Further, the CPU 101 causes a delay circuit 
502 to delay the error intercept signal 108 so that the 
CPU 101 drives an interrupt control circuit 504 to 
internally generate a bus error interruption at a point 
of time when the initialization of the bus 103 is 
completed. 

General external interruption is informed to 
the processor by an external interrupt signal 103a. The 
external interruption is masked in accordance with the 
value of an interrupt inhibit register 503. If 
interrupt due to bus error interception is configured to 
drive the interrupt control circuit 504 with bypassing 
mask control of the interrupt inhibit register 503, an 
interruption due to a bus fault can be generated even in 
the case where the CPU 101 is in an external interrupt- 
disabled state. 

The bus initialization of the CPU 101 will be 
described. Fig. 6 is a view showing an example of a 
configuration of the bus initializing circuit 501 of the 
CPU 101. 

Circuits of the CPU 101 concerning buses are 
driven in synchronization with a clock signal 604. 

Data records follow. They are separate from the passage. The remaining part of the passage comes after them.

==> config.mk <==
export PLATFORM = sky130hd
export DESIGN_NAME = nvsc_host
export DESIGN_NICKNAME = d
export VERILOG_FILES = /design/src/logic/nvsc_host.v /design/src/logic/nvsc_timer.v
export VERILOG_INCLUDE_DIRS = /design/src /design/src/logic
export SDC_FILE = /design/constraint.sdc
export NUM_CORES = 1
export LEC_CHECK = 0
export BUFFER_PORTS_ARGS = -buffer_cell sky130_fd_sc_hd__buf_2
export CORE_ASPECT_RATIO = 1.1
export CORE_MARGIN = 5
export CORE_UTILIZATION = 35
export CTS_BUF_LIST = sky130_fd_sc_hd__clkbuf_8
export DETAILED_ROUTE_END_ITERATION = 10
export GPL_TIMING_DRIVEN = 1
export HOLD_SLACK_MARGIN = 0.08
export PLACE_DENSITY = 0.62
export SLEW_MARGIN = 20
export SYNTH_ARGS = -nofsm -noshare
export SYNTH_HDL_FRONTEND = slang
export SYNTH_SLANG_ARGS = --single-unit
==> constraint.sdc <==
create_clock -name clk_in -period 6.4 [get_ports clk_in]
set_input_delay 0.64 -clock clk_in [delete_from_list [all_inputs] [get_ports clk_in]]
set_output_delay 0.64 -clock clk_in [all_outputs]
set_load 0.05 [all_outputs]
==> src/logic/nvsc_map.vh <==
// Timing counts, command codes and sequence step count for the nonvolatile SRAM host controller
`ifndef NVSC_MAP_VH
`define NVSC_MAP_VH

// Clock period in picoseconds (40 MHz)
`define NVSC_CLK_PS          25000
// Write-cycle low strobe time in ns
`define NVSC_WR_PULSE_NS     20
// Read cycle time in ns
`define NVSC_RD_CYCLE_NS     25
// Least store request pulse on store_busy_n in ns
`define NVSC_STORE_PULSE_NS  15
// Longest time the device may need to answer a request with no store, in ns
`define NVSC_BUSY_RELEASE_NS 25
// Command processing time in us
`define NVSC_CMD_PROC_US     100
// Power-up restore time in ms
`define NVSC_POWERUP_MS      20
// Software recall duration in us
`define NVSC_RECALL_US       200
// Store duration in ms
`define NVSC_STORE_MS        8

// Cycle counts derived from the times, least times rounded up
`define NVSC_CYC_UP(ps) (((ps) + `NVSC_CLK_PS - 1) / `NVSC_CLK_PS)
`define NVSC_WR_CYC      `NVSC_CYC_UP(`NVSC_WR_PULSE_NS * 1000)
`define NVSC_RD_CYC      `NVSC_CYC_UP(`NVSC_RD_CYCLE_NS * 1000)
`define NVSC_STORE_CYC   `NVSC_CYC_UP(`NVSC_STORE_PULSE_NS * 1000)
`define NVSC_RELEASE_CYC `NVSC_CYC_UP(`NVSC_BUSY_RELEASE_NS * 1000)
`define NVSC_CMD_CYC     `NVSC_CYC_UP(`NVSC_CMD_PROC_US * 1000000)
// Millisecond waits go through cycles per microsecond; picoseconds would overflow 32 bits
`define NVSC_CYC_PER_US  (1000000 / `NVSC_CLK_PS)
`define NVSC_POWERUP_CYC (`NVSC_POWERUP_MS * 1000 * `NVSC_CYC_PER_US)
`define NVSC_RECALL_CYC  `NVSC_CYC_UP(`NVSC_RECALL_US * 1000000)
`define NVSC_STOREOP_CYC (`NVSC_STORE_MS * 1000 * `NVSC_CYC_PER_US)

// Host command codes
`define NVSC_CMD_READ    3'h0
`define NVSC_CMD_WRITE   3'h1
`define NVSC_CMD_SEQ     3'h2
`define NVSC_CMD_HWSTORE 3'h3

// Sequence step count
`define NVSC_SEQ_LEN     3'h6

`endif

==> src/logic/nvsc_host.v <==
// Host controller driving a nonvolatile SRAM through its asynchronous strobes
// Functional notes
// - Host issues each sequence step as a chip-enable framed read.
// - Host reads the six sequence addresses back to back, in order.
// - Host holds write-enable high through all six sequence reads.
// - Host drives store_busy_n low at least 15 ns to request store.
// - Host keeps store_busy_n high during ordinary reads and writes.
`timescale 1ns/10ps
`include "nvsc_map.vh"
module nvsc_host #(
  parameter AW           = 15,
  parameter DW           = 8,
  parameter TW           = 32,
  parameter POWERUP_CYC  = `NVSC_POWERUP_CYC,
  parameter CMD_CYC      = `NVSC_CMD_CYC,
  parameter RECALL_CYC   = `NVSC_RECALL_CYC,
  parameter STOREOP_CYC  = `NVSC_STOREOP_CYC
) (
  input  wire                clk_in,
  input  wire                nrst_in,
  // User command port
  input  wire                req_valid_in,
  input  wire [2:0]          req_cmd_in,
  input  wire [AW-1:0]       req_addr_in,
  input  wire [DW-1:0]       req_wdata_in,
  input  wire                seq_recall_in,
  input  wire [6*AW-1:0]     seq_addrs_in,
  output wire                req_ready_out,
  output reg                 rsp_valid_out,
  output reg  [DW-1:0]       rsp_rdata_out,
  output wire                ready_out,
  // Memory pins
  output reg  [AW-1:0]       mem_addr_out,
  output reg                 mem_ce_n_out,
  output reg                 mem_we_n_out,
  output reg                 mem_oe_n_out,
  input  wire [DW-1:0]       mem_dq_in,
  output reg  [DW-1:0]       mem_dq_out,
  output reg                 mem_dq_oe_out,
  input  wire                store_busy_n_in,
  output reg                 store_busy_n_out,
  output reg                 store_busy_n_oe_out
);
  // =========================================================
  // States
  // =========================================================
  localparam [3:0] ST_PWRUP  = 4'h0;
  localparam [3:0] ST_IDLE   = 4'h1;
  localparam [3:0] ST_RD     = 4'h2;
  localparam [3:0] ST_WR     = 4'h3;
  localparam [3:0] ST_SEQ    = 4'h4;
  localparam [3:0] ST_GAP    = 4'h5;
  localparam [3:0] ST_SEQWT  = 4'h6;
  localparam [3:0] ST_HSREQ  = 4'h7;
  localparam [3:0] ST_HSWT   = 4'h8;

  reg  [3:0]    st_q;
  reg  [2:0]    step_q;
  reg           recall_q;
  reg           dirty_q;
  reg           pu_arm_q;
  reg           busy_s1_q;
  reg           busy_s2_q;
  reg  [DW-1:0] dq_s1_q;
  reg  [DW-1:0] dq_s2_q;
  reg           tmr_load;
  reg  [TW-1:0] tmr_cnt;
  wire          tmr_done;

  // Picks one sequence address out of the packed list
  function [AW-1:0] seq_addr;
    input [6*AW-1:0] list;
    input [2:0]      idx;
    begin
      seq_addr = list[idx*AW +: AW];
    end
  endfunction

  // Widens a cycle count to the timer width
  function [TW-1:0] cyc;
    input integer n;
    begin
      cyc = n[TW-1:0];
    end
  endfunction

  nvsc_timer #(.WIDTH(TW)) u_tmr (
    .clk_in   (clk_in),
    .nrst_in  (nrst_in),
    .load_in  (tmr_load),
    .count_in (tmr_cnt),
    .done_out (tmr_done)
  );

  // =========================================================
  // Pin synchronisers
  // =========================================================
  // Busy and data come from an unclocked device, so two stages first
  always @(posedge clk_in or negedge nrst_in) begin
    if (!nrst_in) begin
      busy_s1_q <= 1'b1;
      busy_s2_q <= 1'b1;
      dq_s1_q   <= {DW{1'b0}};
      dq_s2_q   <= {DW{1'b0}};
    end else begin
      busy_s1_q <= store_busy_n_in;
      busy_s2_q <= busy_s1_q;
      dq_s1_q   <= mem_dq_in;
      dq_s2_q   <= dq_s1_q;
    end
  end

  assign ready_out     = (st_q == ST_IDLE);
  assign req_ready_out = ready_out && busy_s2_q;

  // =========================================================
  // Timer loads on state entry
  // =========================================================
  always @* begin
    tmr_load = 1'b0;
    tmr_cnt  = {TW{1'b0}};
    if (st_q == ST_IDLE && req_valid_in && busy_s2_q) begin
      tmr_load = 1'b1;
      case (req_cmd_in)
        `NVSC_CMD_WRITE:   tmr_cnt = cyc(`NVSC_WR_CYC);
        `NVSC_CMD_HWSTORE: tmr_cnt = cyc(`NVSC_STORE_CYC);
        default:           tmr_cnt = cyc(`NVSC_RD_CYC + 2);
      endcase
    end else if (st_q == ST_GAP && tmr_done) begin
      tmr_load = 1'b1;
      if (step_q == `NVSC_SEQ_LEN) begin
        // Wait out processing plus the operation; pins stay idle meanwhile
        tmr_cnt = cyc(CMD_CYC) + (recall_q ? cyc(RECALL_CYC) : cyc(STOREOP_CYC));
      end else begin
        tmr_cnt = cyc(`NVSC_RD_CYC + 2);
      end
    end else if (st_q == ST_HSREQ && tmr_done) begin
      tmr_load = 1'b1;
      // No write since last cycle means the device frees the pin quickly
      tmr_cnt  = dirty_q ? cyc(STOREOP_CYC) : cyc(`NVSC_RELEASE_CYC + 2);
    end else if (st_q == ST_PWRUP && !pu_arm_q) begin
      tmr_load = 1'b1;
      tmr_cnt  = cyc(POWERUP_CYC);
    end else if ((st_q == ST_RD || st_q == ST_SEQ || st_q == ST_WR) && tmr_done) begin
      tmr_load = 1'b1;
      tmr_cnt  = cyc(1);
    end
  end

  // =========================================================
  // Main sequencer
  // =========================================================
  // Power-up wait covers the restore time counted from supply good
  always @(posedge clk_in or negedge nrst_in) begin
    if (!nrst_in) begin
      st_q                <= ST_PWRUP;
      step_q              <= 3'h0;
      recall_q            <= 1'b0;
      dirty_q             <= 1'b0;
      pu_arm_q            <= 1'b0;
      rsp_valid_out       <= 1'b0;
      rsp_rdata_out       <= {DW{1'b0}};
      mem_addr_out        <= {AW{1'b0}};
      mem_ce_n_out        <= 1'b1;
      mem_we_n_out        <= 1'b1;
      mem_oe_n_out        <= 1'b1;
      mem_dq_out          <= {DW{1'b0}};
      mem_dq_oe_out       <= 1'b0;
      store_busy_n_out    <= 1'b1;
      store_busy_n_oe_out <= 1'b0;
    end else begin
      rsp_valid_out <= 1'b0;
      case (st_q)
        ST_PWRUP: begin
          // Accesses would be ignored until the restore ends
          pu_arm_q <= 1'b1;
          if (pu_arm_q && tmr_done && busy_s2_q) begin
            st_q <= ST_IDLE;
          end
        end
        ST_IDLE: begin
          // store_busy_n released during ordinary accesses
          store_busy_n_oe_out <= 1'b0;
          if (req_valid_in && busy_s2_q) begin
            mem_addr_out <= req_addr_in;
            case (req_cmd_in)
              `NVSC_CMD_WRITE: begin
                mem_ce_n_out  <= 1'b0;
                mem_we_n_out  <= 1'b0;
                mem_dq_out    <= req_wdata_in;
                mem_dq_oe_out <= 1'b1;
                dirty_q       <= 1'b1;
                st_q          <= ST_WR;
              end
              `NVSC_CMD_SEQ: begin
                recall_q     <= seq_recall_in;
                step_q       <= 3'h1;
                mem_addr_out <= seq_addr(seq_addrs_in, 3'h0);
                mem_ce_n_out <= 1'b0;
                mem_oe_n_out <= 1'b0;
                mem_we_n_out <= 1'b1;
                st_q         <= ST_SEQ;
              end
              `NVSC_CMD_HWSTORE: begin
                store_busy_n_out    <= 1'b0;
                store_busy_n_oe_out <= 1'b1;
                st_q                <= ST_HSREQ;
              end
              default: begin
                mem_ce_n_out <= 1'b0;
                mem_oe_n_out <= 1'b0;
                st_q         <= ST_RD;
              end
            endcase
          end
        end
        ST_RD: begin
          if (tmr_done) begin
            rsp_valid_out <= 1'b1;
            rsp_rdata_out <= dq_s2_q;
            mem_ce_n_out  <= 1'b1;
            mem_oe_n_out  <= 1'b1;
            st_q          <= ST_GAP;
          end
        end
        ST_WR: begin
          if (tmr_done) begin
            mem_we_n_out  <= 1'b1;
            mem_ce_n_out  <= 1'b1;
            mem_dq_oe_out <= 1'b0;
            st_q          <= ST_GAP;
          end
        end
        ST_SEQ: begin
          // Sixth read data is never returned to the user
          if (tmr_done) begin
            mem_ce_n_out <= 1'b1;
            mem_oe_n_out <= 1'b1;
            st_q         <= ST_GAP;
          end
        end
        ST_GAP: begin
          // Two idle cycles between reads keep the sequence back to back
          if (tmr_done) begin
            if (step_q == 3'h0) begin
              st_q <= ST_IDLE;
            end else if (step_q == `NVSC_SEQ_LEN) begin
              step_q <= 3'h0;
              st_q   <= ST_SEQWT;
            end else begin
              mem_addr_out <= seq_addr(seq_addrs_in, step_q);
              mem_ce_n_out <= 1'b0;
              mem_oe_n_out <= 1'b0;
              step_q       <= step_q + 3'h1;
              st_q         <= ST_SEQ;
            end
          end
        end
        ST_SEQWT: begin
          // Pins kept idle until the locked-out operation ends
          if (tmr_done) begin
            dirty_q <= 1'b0;
            st_q    <= ST_IDLE;
          end
        end
        ST_HSREQ: begin
          if (tmr_done) begin
            store_busy_n_out    <= 1'b1;
            store_busy_n_oe_out <= 1'b0;
            st_q                <= ST_HSWT;
          end
        end
        ST_HSWT: begin
          // Device drives busy low while it stores; wait for its release
          if (tmr_done && busy_s2_q) begin
            dirty_q <= 1'b0;
            st_q    <= ST_IDLE;
          end
        end
        default: begin
          st_q <= ST_IDLE;
        end
      endcase
    end
  end
endmodule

The CPU 101 includes a circuit for controlling 
the bus 103. The circuit has a portion for holding a 



state concerning data which passed through the bus 103 
in the past. In this example, it is assumed that a 
register 603 constituted by a flip-flop holds the bus 
state. The register 603 takes in the bus state in 
synchronization with the clock signal 604. 

In an ordinary operation mode, the value of 
the register 603 is determined by a bus control circuit 
601. A switching circuit 605 is configured so that the 
output value of the bus control circuit 601 reaches the 
register 603 when the bus initializing signal 103b is 
inactive, that is, zero. 

. The switching circuit 605 is configured so 
that the value set in an initial state register 602 
reaches the register 603 when the bus initializing 
signal 103b is active. The value of the initial state 
register 602 is set in the CPU 101 in advance or set by 
initialization at the time of turning on the power 
supply to the computer 101. Hence, the CPU 101 can set 
the register 603 to an initial state in response to the 
bus initializing signal 103b. 

Although this embodiment has shown the case 
where the CPU 101 sends out the bus initializing signal 
103b to the bus 103, the present invention may be 
applied also to the case where each of devices connected 
to the bus 103 detects the bus error intercept signal 
108 so that initialization is performed by the device. 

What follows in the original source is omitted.